• _Task brief_: Please print the entries below exactly, from the line with "# unflattened" through the line with "element,line,rtl", including both of those lines and leaving out all others.

• _Records provided_:
`src/rtl/agu_pkg.sv`:
```
package agu_pkg;
  typedef enum logic [3:0] {
    AM_IMM   = 4'd0,
    AM_ZP    = 4'd1,
    AM_ZPX   = 4'd2,
    AM_ZPY   = 4'd3,
    AM_ABS   = 4'd4,
    AM_ABSX  = 4'd5,
    AM_ABSY  = 4'd6,
    AM_ZIND  = 4'd7,
    AM_XIND  = 4'd8,
    AM_INDY  = 4'd9,
    AM_JIND  = 4'd10,
    AM_JINDX = 4'd11
  } amode_e;

  typedef enum logic [2:0] {
    ST_IDLE, ST_LO, ST_HI, ST_CAP, ST_FIN
  } agu_state_e;

  function automatic logic is_ptr(input logic [3:0] m);
    return (m >= 4'd7) && (m <= 4'd11);
  endfunction
endpackage

```
`src/rtl/agu_cost.sv`:
```
module agu_cost
  import agu_pkg::*;
#(
  parameter int CW = 4
) (
  input  logic [3:0]    mode_i,
  input  logic          store_i,
  output logic [CW-1:0] cycles_o
);
  always_comb begin
    case (mode_i)
      AM_ZP:                      cycles_o = CW'(3);
      AM_ZPX, AM_ZPY, AM_ABS:     cycles_o = CW'(4);
      AM_ABSX, AM_ABSY:           cycles_o = store_i ? CW'(5) : CW'(4);
      AM_ZIND, AM_INDY:           cycles_o = store_i ? CW'(6) : CW'(5);
      AM_XIND:                    cycles_o = CW'(6);
      AM_JIND:                    cycles_o = CW'(5);
      AM_JINDX:                   cycles_o = CW'(6);
      default:                    cycles_o = CW'(2);
    endcase
  end
endmodule

```
`src/rtl/agu_direct.sv`:
```
module agu_direct
  import agu_pkg::*;
#(
  parameter int DW = 8,
  localparam int AW = 2 * DW
) (
  input  logic [3:0]    mode_i,
  input  logic [DW-1:0] op_lo_i,
  input  logic [DW-1:0] op_hi_i,
  input  logic [DW-1:0] x_i,
  input  logic [DW-1:0] y_i,
  output logic [AW-1:0] addr_o
);
  logic [DW-1:0] idx;
  logic [DW-1:0] zp_sum;
  logic [AW-1:0] abs_sum;

  assign idx     = (mode_i == AM_ZPY || mode_i == AM_ABSY) ? y_i : x_i;
  assign zp_sum  = op_lo_i + idx;
  assign abs_sum = {op_hi_i, op_lo_i} + {{DW{1'b0}}, idx};

  always_comb begin
    case (mode_i)
      AM_ZPX, AM_ZPY:   addr_o = {{DW{1'b0}}, zp_sum};
      AM_ABS:           addr_o = {op_hi_i, op_lo_i};
      AM_ABSX, AM_ABSY: addr_o = abs_sum;
      default:          addr_o = {{DW{1'b0}}, op_lo_i};
    endcase
  end
endmodule

```
`src/rtl/agu_ptr_base.sv`:
```
module agu_ptr_base
  import agu_pkg::*;
#(
  parameter int DW = 8,
  localparam int AW = 2 * DW
) (
  input  logic [3:0]    mode_i,
  input  logic [DW-1:0] op_lo_i,
  input  logic [DW-1:0] op_hi_i,
  input  logic [DW-1:0] x_i,
  output logic [AW-1:0] lo_addr_o,
  output logic [AW-1:0] hi_addr_o
);
  logic [AW-1:0] base;
  logic [DW-1:0] zx;

  assign zx = op_lo_i + x_i;

  always_comb begin
    case (mode_i)
      AM_XIND:  base = {{DW{1'b0}}, zx};
      AM_JIND:  base = {op_hi_i, op_lo_i};
      AM_JINDX: base = {op_hi_i, op_lo_i} + {{DW{1'b0}}, x_i};
      default:  base = {{DW{1'b0}}, op_lo_i};
    endcase
  end

  // high byte pointer never leaves the page of the low byte
  assign lo_addr_o = base;
  assign hi_addr_o = {base[AW-1:DW], base[DW-1:0] + DW'(1)};
endmodule

```
`src/rtl/addr_former.sv`:
```
module addr_former
  import agu_pkg::*;
#(
  parameter int DW = 8,
  parameter int CW = 4,
  localparam int AW = 2 * DW
) (
  input  logic          clk_i,
  input  logic          rst_ni,
  input  logic          req_i,
  input  logic [3:0]    mode_i,
  input  logic          store_i,
  input  logic [DW-1:0] op_lo_i,
  input  logic [DW-1:0] op_hi_i,
  input  logic [DW-1:0] x_i,
  input  logic [DW-1:0] y_i,
  output logic          idle_o,
  output logic          mem_re_o,
  output logic [AW-1:0] mem_addr_o,
  input  logic [DW-1:0] mem_rdata_i,
  output logic          done_o,
  output logic [AW-1:0] addr_o,
  output logic [CW-1:0] cycles_o
);
  agu_state_e    state_q;
  logic [AW-1:0] lo_a_q, hi_a_q, res_q;
  logic [DW-1:0] ptr_lo_q, y_q;
  logic          post_q;
  logic [CW-1:0] cyc_q;

  logic [CW-1:0] cost;
  logic [AW-1:0] dir_addr, lo_a, hi_a;

  agu_cost #(.CW(CW)) u_cost (
    .mode_i(mode_i), .store_i(store_i), .cycles_o(cost)
  );

  agu_direct #(.DW(DW)) u_dir (
    .mode_i(mode_i), .op_lo_i(op_lo_i), .op_hi_i(op_hi_i),
    .x_i(x_i), .y_i(y_i), .addr_o(dir_addr)
  );

  agu_ptr_base #(.DW(DW)) u_ptr (
    .mode_i(mode_i), .op_lo_i(op_lo_i), .op_hi_i(op_hi_i),
    .x_i(x_i), .lo_addr_o(lo_a), .hi_addr_o(hi_a)
  );

  always_ff @(posedge clk_i or negedge rst_ni) begin
    if (!rst_ni) begin
      state_q  <= ST_IDLE;
      lo_a_q   <= '0;
      hi_a_q   <= '0;
      res_q    <= '0;
      ptr_lo_q <= '0;
      y_q      <= '0;
      post_q   <= 1'b0;
      cyc_q    <= '0;
    end else begin
      case (state_q)
        ST_IDLE: if (req_i) begin
          cyc_q <= cost;
          if (is_ptr(mode_i)) begin
            lo_a_q  <= lo_a;
            hi_a_q  <= hi_a;
            y_q     <= y_i;
            post_q  <= (mode_i == AM_INDY);
            state_q <= ST_LO;
          end else begin
            res_q   <= dir_addr;
            state_q <= ST_FIN;
          end
        end
        ST_LO:  state_q <= ST_HI;
        ST_HI: begin
          ptr_lo_q <= mem_rdata_i;  // low byte returns during high read
          state_q  <= ST_CAP;
        end
        ST_CAP: begin
          res_q   <= {mem_rdata_i, ptr_lo_q} + (post_q ? {{DW{1'b0}}, y_q} : '0);
          state_q <= ST_FIN;
        end
        default: state_q <= ST_IDLE;
      endcase
    end
  end

  assign idle_o     = (state_q == ST_IDLE);
  assign mem_re_o   = (state_q == ST_LO) || (state_q == ST_HI);
  assign mem_addr_o = (state_q == ST_HI) ? hi_a_q : lo_a_q;
  assign done_o     = (state_q == ST_FIN);
  assign addr_o     = res_q;
  assign cycles_o   = cyc_q;

  AST_DONE_PULSE: assert property (@(posedge clk_i) disable iff (!rst_ni)
    done_o |=> !done_o);
  AST_NO_READ_AT_DONE: assert property (@(posedge clk_i) disable iff (!rst_ni)
    done_o |-> !mem_re_o);
  AST_READS_PAIRED: assert property (@(posedge clk_i) disable iff (!rst_ni)
    (mem_re_o && !$past(mem_re_o) && !idle_o) |=> mem_re_o);
  AST_HI_NEXT_BYTE: assert property (@(posedge clk_i) disable iff (!rst_ni)
    (state_q == ST_HI) |-> mem_addr_o[DW-1:0] == ($past(mem_addr_o[DW-1:0]) + DW'(1)));
  AST_HI_SAME_PAGE: assert property (@(posedge clk_i) disable iff (!rst_ni)
    (state_q == ST_HI) |-> mem_addr_o[AW-1:DW] == $past(mem_addr_o[AW-1:DW]));
  AST_CYCLES_RANGE: assert property (@(posedge clk_i) disable iff (!rst_ni)
    done_o |-> (cycles_o >= CW'(2) && cycles_o <= CW'(6)));
endmodule

```
`config.mk`:
```
export PLATFORM = sky130hd
export DESIGN_NAME = addr_former
export DESIGN_NICKNAME = d
export VERILOG_FILES = /design/src/rtl/agu_pkg.sv /design/src/rtl/agu_cost.sv /design/src/rtl/agu_direct.sv /design/src/rtl/agu_ptr_base.sv /design/src/rtl/addr_former.sv
export SDC_FILE = /design/constraint.sdc
export NUM_CORES = 1
export LEC_CHECK = 0
export ABC_CLOCK_PERIOD_IN_PS = 8080
export CAP_MARGIN = 20
export CORE_MARGIN = 8
export CORE_UTILIZATION = 58
export CTS_CLUSTER_DIAMETER = 150
export DETAILED_ROUTE_END_ITERATION = 12
export PLACE_DENSITY = 0.85
export SLEW_MARGIN = 40
export SYNTH_ARGS = -nofsm -noshare
export SYNTH_HDL_FRONTEND = slang
export SYNTH_SLANG_ARGS = --single-unit
```
`constraint.sdc`:
```
create_clock -name clk_i -period 8.08 [get_ports clk_i]
set_clock_uncertainty 0.2 [all_clocks]
set_input_delay 0.808 -clock clk_i [delete_from_list [all_inputs] [get_ports clk_i]]
set_output_delay 0.808 -clock clk_i [all_outputs]
set_load 0.01 [all_outputs]
```
# Yosys cells after proc, flatten, opt, wreduce, memory -nomap -nowiden
# Index checks and enable logic that the tools add are counted.
# W data, S select, Z words.
# op_classes
n_addsub,6
order_cmp,2
n_eq_ne,17
mux,14
n_reduce_logical,13
# op_table
cell,n
$pmux W16 S3,2
$add A16 B8 Y16,3
$mux W16,3
$pmux W16 S2,1
$pmux W4 S6,1
$add A8 B8 Y8,2
$eq A4 B3 Y1 const B,4
$eq A4 B4 Y1 const B,4
$mux W8,2
$pmux W3 S4,1
$add A8 B1 Y8 const B,1
$eq A4 B2 Y1 const B,2
$reduce_or A2 Y1,4
$eq A3 B2 Y1 const B,2
$mux W3,2
$reduce_and A3 Y1,2
$eq A4 B1 Y1 const B,1
$ge A4 B3 Y1 const B,1
$le A4 B4 Y1 const B,1
$ne A2 B2 Y1 const B,2
$eq A3 B1 Y1 const B,1
$eq A3 B3 Y1 const B,1
$logic_not A3 Y1,1
$reduce_or A3 Y1,1
other kinds (6),7
# word_totals
register_bits,72
in_bits,48
output_inout_bits,39

# Logic depth before layout (Yosys ltp)
# Gate-level depths: netlist (run 1).
# depth
ltp_word,8
mapped_depth,14

# Hierarchy
# A second synthesis (run 1) with hierarchy kept.
# unflattened
hier_cells,544
hier_area_um2,5646.7
# by_module_without_submodules
mod,n_inst,cells_per_inst,area_per_inst_um2,seq_area_each_um2
addr_former,1,291,3649.8,1801.7
agu_ptr_base,1,125,993.5,0.0
agu_direct,1,108,847.1,0.0
agu_cost,1,20,156.4,0.0

# Worst setup path after synthesis (run 1)
# OpenSTA, ideal clock, no wires.
# synth_path
kind,input-to-reg
startpoint,in mode_i[0]
endpoint,"reg res_q[14], in the netlist addr_o[14]"
setup_time_ns,0.067
t_arrival_ns,3.725
required_ns,7.813
slack_ns,4.088
stages,14
path_buffers,1
cell_sequence,clkbuf_1 -> xnor2_1 -> nor3b_2 -> mux2_2 -> ha_1 -> inv_1 -> fa_1 -> nand3b_1 -> nand2_1 -> a31oi_1 -> o21a_1 -> or4_1 -> a31oi_1 -> a221o_1
# synth_between
elab_chain_cells,8
elab_cells_between_ends,19
cone_classes,add/sub: 1; order compare: 2; eq/ne: 6; mux: 5; reduce/logical: 5
# synth_lines
element,line,rtl
start: declaration,addr_former.sv:11,"input logic [3:0] mode_i,"
$eq A4 B2 Y1 / $eq A4 B3 Y1 (equally long branches),"agu_direct.sv:18, agu_direct.sv:23",
$logic_or A1 B1 Y1,agu_direct.sv:18,assign idx = (mode_i == AM_ZPY || mode_i == AM_ABSY) ? y_i : x_i;
$mux W8,agu_direct.sv:18,
$add A16 B8 Y16,agu_direct.sv:20,"assign abs_sum = {op_hi_i, op_lo_i} + {{DW{1'b0}}, idx};"
$pmux W16 S3,agu_direct.sv:23,case (mode_i)
$mux W16,addr_former.sv:62,if (is_ptr(mode_i)) begin
$mux W16,addr_former.sv:60,ST_IDLE: if (req_i) begin
$pmux W16 S2,addr_former.sv:59,case (state_q)
end signal: assignment,addr_former.sv:69,res_q <= dir_addr;
end signal: assignment,addr_former.sv:79,"res_q <= {mem_rdata_i, ptr_lo_q} + (post_q ? {{DW{1'b0}}, y_q} : '0);"
end: declaration,addr_former.sv:26,"logic [AW-1:0] lo_a_q, hi_a_q, res_q;"
# Several ways; a longest one is shown, not always the timed one. The select of a mux whose other input is x is not followed.
# A chain may end at the register's enable or synchronous reset.

# Worst setup path in the final report (run 1)
# layout_path
startpoint,in mode_i[0]
endpoint,"reg res_q[10], in the netlist addr_o[10]"
# The elaborated chain is that of the path after synthesis.

==> results of run 1 <==
-- state kept, by name (all words and copies together) (netlist names) --
| signal | flops |
|---|---|
| addr_o | 16 |
| lo_a_q | 16 |
| ptr_lo_q | 8 |
| y_q | 8 |
| post_q | 1 |
| hi_a_q | 8 |
| state_q | 3 |
| cycles_o | 3 |
-- critical path, stage by stage --
cell and delay (ns):
clkdlybuf4s50_1 0.96, xnor2_1 0.19, nor3b_2 0.58, mux2_2 0.28, ha_1 0.18, inv_1 0.07
fa_1 0.39, nand3b_1 0.17, nand2_1 0.11, a31oi_1 0.15, o21a_1 0.29, o311ai_0 0.39
o311ai_0 0.23, o221a_2 0.17
-- cell type report --
class                      instances  area [um^2]
inverter                          14         52.6
clock inverter                     4         70.1
sequential                        63         1580
tap                              105          131
multi-input combinational        438         2920
timing repair buffer              88          872
fill                             623         2250
clock buffer                      11          141
-- placed cells by master, fill, tap and decap left out, types with 8 or more instances in the layout --
| cell | n |
|---|---|
| mux2_2 | 24 |
| nand2_1 | 88 |
| nand2b_1 | 10 |
| inv_1 | 13 |
| clkdlybuf4s50_1 | 84 |
| and2_1 | 9 |
| a31oi_1 | 8 |
| o21ai_0 | 45 |
| a21oi_1 | 34 |
| a21o_1 | 9 |
| xor2_1 | 17 |
| dfrtp_1 | 63 |
| xnor2_1 | 22 |
| ha_1 | 27 |
| nand3_1 | 14 |
| nor2_1 | 28 |
| nor3_1 | 10 |
| clkbuf_8 | 10 |
-- per-stage QoR --
step                instance area [um^2]  hold slack (ns)  instances  total power, mW  util [%]
floorplan                           4690            0.237        549             1.08         -
global placement                    5540            0.251        708             1.40      69.2
detailed placement                  5540            0.255        708             1.44      69.2
CTS                                 5760            0.271        723             1.75      71.9
global route                        5760            0.296        723             1.87      71.9
finish                              5760            0.269        723             1.75      71.9
-- worst max path at each step --
| stage | slack [ns] | endpoint | cells after the start | startpoint |
|---|---|---|---|---|
| floorplan | 4.09 | addr_o[14] | 14 | mode_i[0] |
| global placement | 3.13 | addr_o[14] | 14 | mode_i[0] |
| detailed placement | 2.90 | addr_o[10] | 14 | mode_i[0] |
| CTS | 3.23 | addr_o[14] | 14 | mode_i[0] |
| global route | 2.92 | addr_o[12] | 14 | mode_i[0] |
| finish | 3.11 | addr_o[10] | 14 | mode_i[0] |
-- cell families after synthesis --
family | after synthesis
compound gates | 149
xor+xnor | 40
buf+inv | 48
flops | 63
mux | 28
other cells | 1
fa+ha+maj | 30
simple gates | 190
-- synthesized netlist by cell type, drive strengths merged (10+ instances only) --
library cell  number  area (um^2)
xor2              18          165
nand2b            10         62.6
a21oi             34          170
nand3             14         70.1
dfrtp             63         1580
inv               14         52.6
o21ai             51          255
mux2              24          270
xnor2             22          193
clkbuf            25         93.8
nor2              29          109
and2              10         62.6
ha                27          338
nand2             88          330
nor3              11         60.1
-- power by group through the flow --
stage                     Clock (mW)  Sequential [mW]  Combinational [mW]
after floorplan                    0            0.551               0.533
after global placement             0            0.556               0.847
after detailed placement           0            0.565               0.878
after CTS                      0.306            0.561               0.886
after global routing           0.323            0.579               0.969
final                          0.305            0.561               0.886
-- per-layer routing --
layer	routed length, um	vias up	track usage, %
li1	-	2072	-
met1	5150	2078	27.5
met2	6240	201	38.8
met3	937	44	5.63
met4	402	0	10.4
met5	0	-	0
==> run metrics, run 1 <==
Final nets=about 690; CP Max Fanout=21; CTS tree=yes; Worst EP required=just over 8 ns; core box area=roughly 8000 um^2; Worst Reg-to-Reg Cells=11; Setup WS pre-CTS=2.90 ns; Syn Inst Count=between 500 and 600; compound-cell area share of the yosys netlist=19.8%; Pwr Density=304 nW/um^2; growth of design area from synthesis to finish=22.8%; Final Cycle Share=about three fifths; die area=11200 um^2; DR pass1 iterations=5; # IOs=87; Overflow after GRT=0; vias in the first global route=4483; routability cong.=roughly 0.9; post-synthesis cell type count=between 60 and 70; CTS resizes=0; Worst setup EP type=flip-flop; Iteration-0 DRC Markers=~220; Slew Limit Headroom=between 40% and 50%; static leakage=approximately 2.5 nW; min-delay src=y_q[4]; largest net degree at the start of global routing=between 60 and 70; # DRC=0; cts hold-fix bufs=0; startpoint types=input port; mapped cell area=4690 um^2; main combinational cell family by area after synthesis=compound AO/OA/AOI/OAI gates; Syn Area/Cell=8.54 um^2; via count=approximately 4400; GR Util All Layers=between 20% and 30%; max_cap viols=0; worst reg2reg startpoint=post_q; Worst Hold Class=flip-flop to flip-flop; sequential element share of the synthesized area=between 30% and 40%; first-pass GRT wire length=~21 mm; Syn Nets=627; Final Hold Violating Endpoints=0; setup ws final=roughly 3.1 ns; antenna cells=0; Tmin final=4.97 ns; Hold Path Stages=2; switching part of the total power=between 30% and 40%; Max Root-Sink Buffers=2; Clock Power Share=between 10% and 20%; Synth Area in Simple Gates=about a fifth; adder-cell share of the synthesized area=8.48%; Tightest Pin Transition=0.848 ns; wire per inst=roughly 18 um; clk_lat worst skew=approximately 0.34 ns; maximum clock rate=0.201 GHz; initial antenna violation count=0; Main synth FF type=dfrtp_1; num rows=33; Initial Util=between 50 and 60%; XOR/XNOR Fraction of Synth Area=under 10%; Peak VDD IR=about 0.17 mV; routed wire length=12.7 mm; vias per inst=6.08; Yosys reg bits=between 60 and 70; CTS root buf=clkbuf_8; Die Y=~110 um; CTS sink cnt=63; Num CTS Buffers=9; EDFF count, synth=0; # setup viols final=0; FF-to-FF End=addr_o[14]; Logic pwr share=between 50% and 60%; Internal=between 1 and 1.5 mW; Setup TNS=0 ns; Slew Viols, Final=0; CTS clk-pin slew, worst paths=about 0.07 ns; share of cells above drive strength 1=under 10%; Setup CP Type=input port to flip-flop; Chip Width=about 110 um; Async S/R FF share, synth=100%; Seq pwr share=roughly 32%; r2r setup slk=5.00 ns; Synth warnings=0; H-Tree Depth=3; status=complete, no violations; antenna viol nets, final=0; Switch Pwr=0.662 mW; PortBufs=85; placed wire-length estimate after detailed placement=9.74 mm; WHS Endpoint=y_q[4]; crit path DAT=around 5.0 ns; unrepaired setup endpoints after global routing=no; mux share of post-synthesis cell area=6.62%; post-CTS setup buffers=0
No activity file was read; power rests on OpenSTA's default activity.
==> run 2, diff against run 1 <==
--- a/config.mk
+++ b/config.mk
@@ -5,13 +5,13 @@
 export SDC_FILE = /design/constraint.sdc
 export NUM_CORES = 1
 export LEC_CHECK = 0
-export ABC_CLOCK_PERIOD_IN_PS = 8080
+export ABC_CLOCK_PERIOD_IN_PS = 4800
 export CAP_MARGIN = 20
 export CORE_MARGIN = 8
-export CORE_UTILIZATION = 58
+export CORE_UTILIZATION = 53
 export CTS_CLUSTER_DIAMETER = 150
 export DETAILED_ROUTE_END_ITERATION = 12
-export PLACE_DENSITY = 0.85
+export PLACE_DENSITY = 0.79
 export SLEW_MARGIN = 40
 export SYNTH_ARGS = -nofsm -noshare
 export SYNTH_HDL_FRONTEND = slang
==> constraint.sdc (replaced) <==
create_clock -name clk_i -period 4.8 [get_ports clk_i]
set_clock_uncertainty 0.2 [all_clocks]
set_input_delay 0.48 -clock clk_i [delete_from_list [all_inputs] [get_ports clk_i]]
set_output_delay 0.48 -clock clk_i [all_outputs]
set_load 0.01 [all_outputs]
==> run 2 against run 1 <==
- clock power increased by 43%
- cell count grew 1.2%
- core utilization is 5.1 points lower
- setup slack worse by 2.1 ns
- critical path type unchanged
- global-route usage shrank 0.26 points
- largest power group unchanged
- power is 64% higher
- combinational power is 68% higher
- wire length increased by 3.0%
- critical path depth stayed put
==> run metrics, run 2 (synthesis gave the netlist of run 1 again) <==
status=complete, no violations; CTS resizes=0; Initial Util=54.3%; # DRC=0; vias in the first global route=approximately 4400; Worst Hold Class=input port to asynchronous set/reset pin; clk_lat worst skew=0.36 ns; Num CTS Buffers=9; antenna viol nets, final=0; Pwr Density=~500 nW/um^2; Max Root-Sink Buffers=2; Final Cycle Share=about four fifths; max_cap viols=0; initial antenna violation count=0; wire per inst=approximately 18 um; static leakage=2.48 nW; Final Hold Slack=slightly below 0.01 ns; H-Tree Depth=3; share of cells above drive strength 1=9.78%; Final Hold Violating Endpoints=0; Overflow after GRT=0; via count=about 4300; commonest non-fill, non-tap cell in the layout=nand2_1; Chip Width=between 100 and 150 um; most frequent cells in the layout=nand2_1 (88), clkdlybuf4s50_1 (84), dfrtp_1 (63); Slew Viols, Final=0; # setup viols final=0; die area=12100 um^2; CTS sink cnt=63; CTS root buf=clkbuf_8; antenna cells=0; Worst setup EP type=flip-flop; routed wire length=13.1 mm; routability cong.=about 0.89; Final nets=697; Slew Limit Headroom=between 40% and 50%; Setup CP Type=input port to flip-flop; CTS tree=yes; cts hold-fix bufs=0; GR Util All Layers=22.9%; core box area=approximately 8600 um^2; # IOs=slightly below 90; Setup TNS=0 ns; maximum clock rate=around 0.27 GHz; Peak VDD IR=0.263 mV; growth of design area from synthesis to finish=23.1%; num rows=34; Iteration-0 DRC Markers=254; DR pass1 iterations=4; unrepaired setup endpoints after global routing=no; CP Max Fanout=6; largest net degree at the start of global routing=64; Worst EP required=roughly 4.8 ns; crit path DAT=around 3.8 ns; CTS clk-pin slew, worst paths=0.07 ns; post-CTS setup buffers=0; first-pass GRT wire length=roughly 22 mm; vias per inst=slightly below 6; Tmin final=approximately 3.8 ns; Tightest Pin Transition=about 0.82 ns; Die Y=about 110 um; placed wire-length estimate after detailed placement=between 10 and 15 mm; PortBufs=85; startpoint types=input port
-- run 2: worst max-delay path, stage by stage --
cell and delay (ns):
clkdlybuf4s50_1 0.47, xnor2_1 0.16, nor3b_2 0.36, mux2_2 0.23
ha_1 0.18, inv_1 0.06, fa_1 0.40, nand3b_1 0.17
nand2_1 0.10, a31oi_1 0.13, o21a_1 0.27, o311ai_0 0.43
o311ai_0 0.20, o221a_2 0.16
-- run 2: path summary, 6_finish.rpt --
path | from | end | slack, ns | cells after the start
max | mode_i[2] | addr_o[12] | 1.04 | 14
min | rst_ni | lo_a_q[7] | 0.01 | 2
max reg2reg | post_q | addr_o[14] | 1.75 | 11
min reg2reg | y_q[7] | y_q[7] | 0.27 | 2
max in group asynchronous | rst_ni | y_q[0] | 3.98 | 2
min in group clk_i | y_q[7] | y_q[7] | 0.27 | 2
-- run 2: metal layers --
layer / vias up / wire length (um) / GRT usage [%]
met5: - / 0 / 0
met4: 0 / 342 / 10.4
met3: 29 / 821 / 3.90
met2: 167 / 6360 / 38.4
met1: 2021 / 5590 / 28.2
li1: 2081 / - / -
-- run 2: power breakdown --
| group | switching (mW) | internal (mW) | leakage (nW) |
|---|---|---|---|
| registers | 0.163 | 0.780 | 0.778 |
| clock network | 0.224 | 0.213 | 0.0873 |
| logic | 0.738 | 0.755 | 1.61 |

• _Result for this exercise_:
# unflattened
hier_cells,544
hier_area_um2,5646.7
# by_module_without_submodules
mod,n_inst,cells_per_inst,area_per_inst_um2,seq_area_each_um2
addr_former,1,291,3649.8,1801.7
agu_ptr_base,1,125,993.5,0.0
agu_direct,1,108,847.1,0.0
agu_cost,1,20,156.4,0.0

# Worst setup path after synthesis (run 1)
# OpenSTA, ideal clock, no wires.
# synth_path
kind,input-to-reg
startpoint,in mode_i[0]
endpoint,"reg res_q[14], in the netlist addr_o[14]"
setup_time_ns,0.067
t_arrival_ns,3.725
required_ns,7.813
slack_ns,4.088
stages,14
path_buffers,1
cell_sequence,clkbuf_1 -> xnor2_1 -> nor3b_2 -> mux2_2 -> ha_1 -> inv_1 -> fa_1 -> nand3b_1 -> nand2_1 -> a31oi_1 -> o21a_1 -> or4_1 -> a31oi_1 -> a221o_1
# synth_between
elab_chain_cells,8
elab_cells_between_ends,19
cone_classes,add/sub: 1; order compare: 2; eq/ne: 6; mux: 5; reduce/logical: 5
# synth_lines
element,line,rtl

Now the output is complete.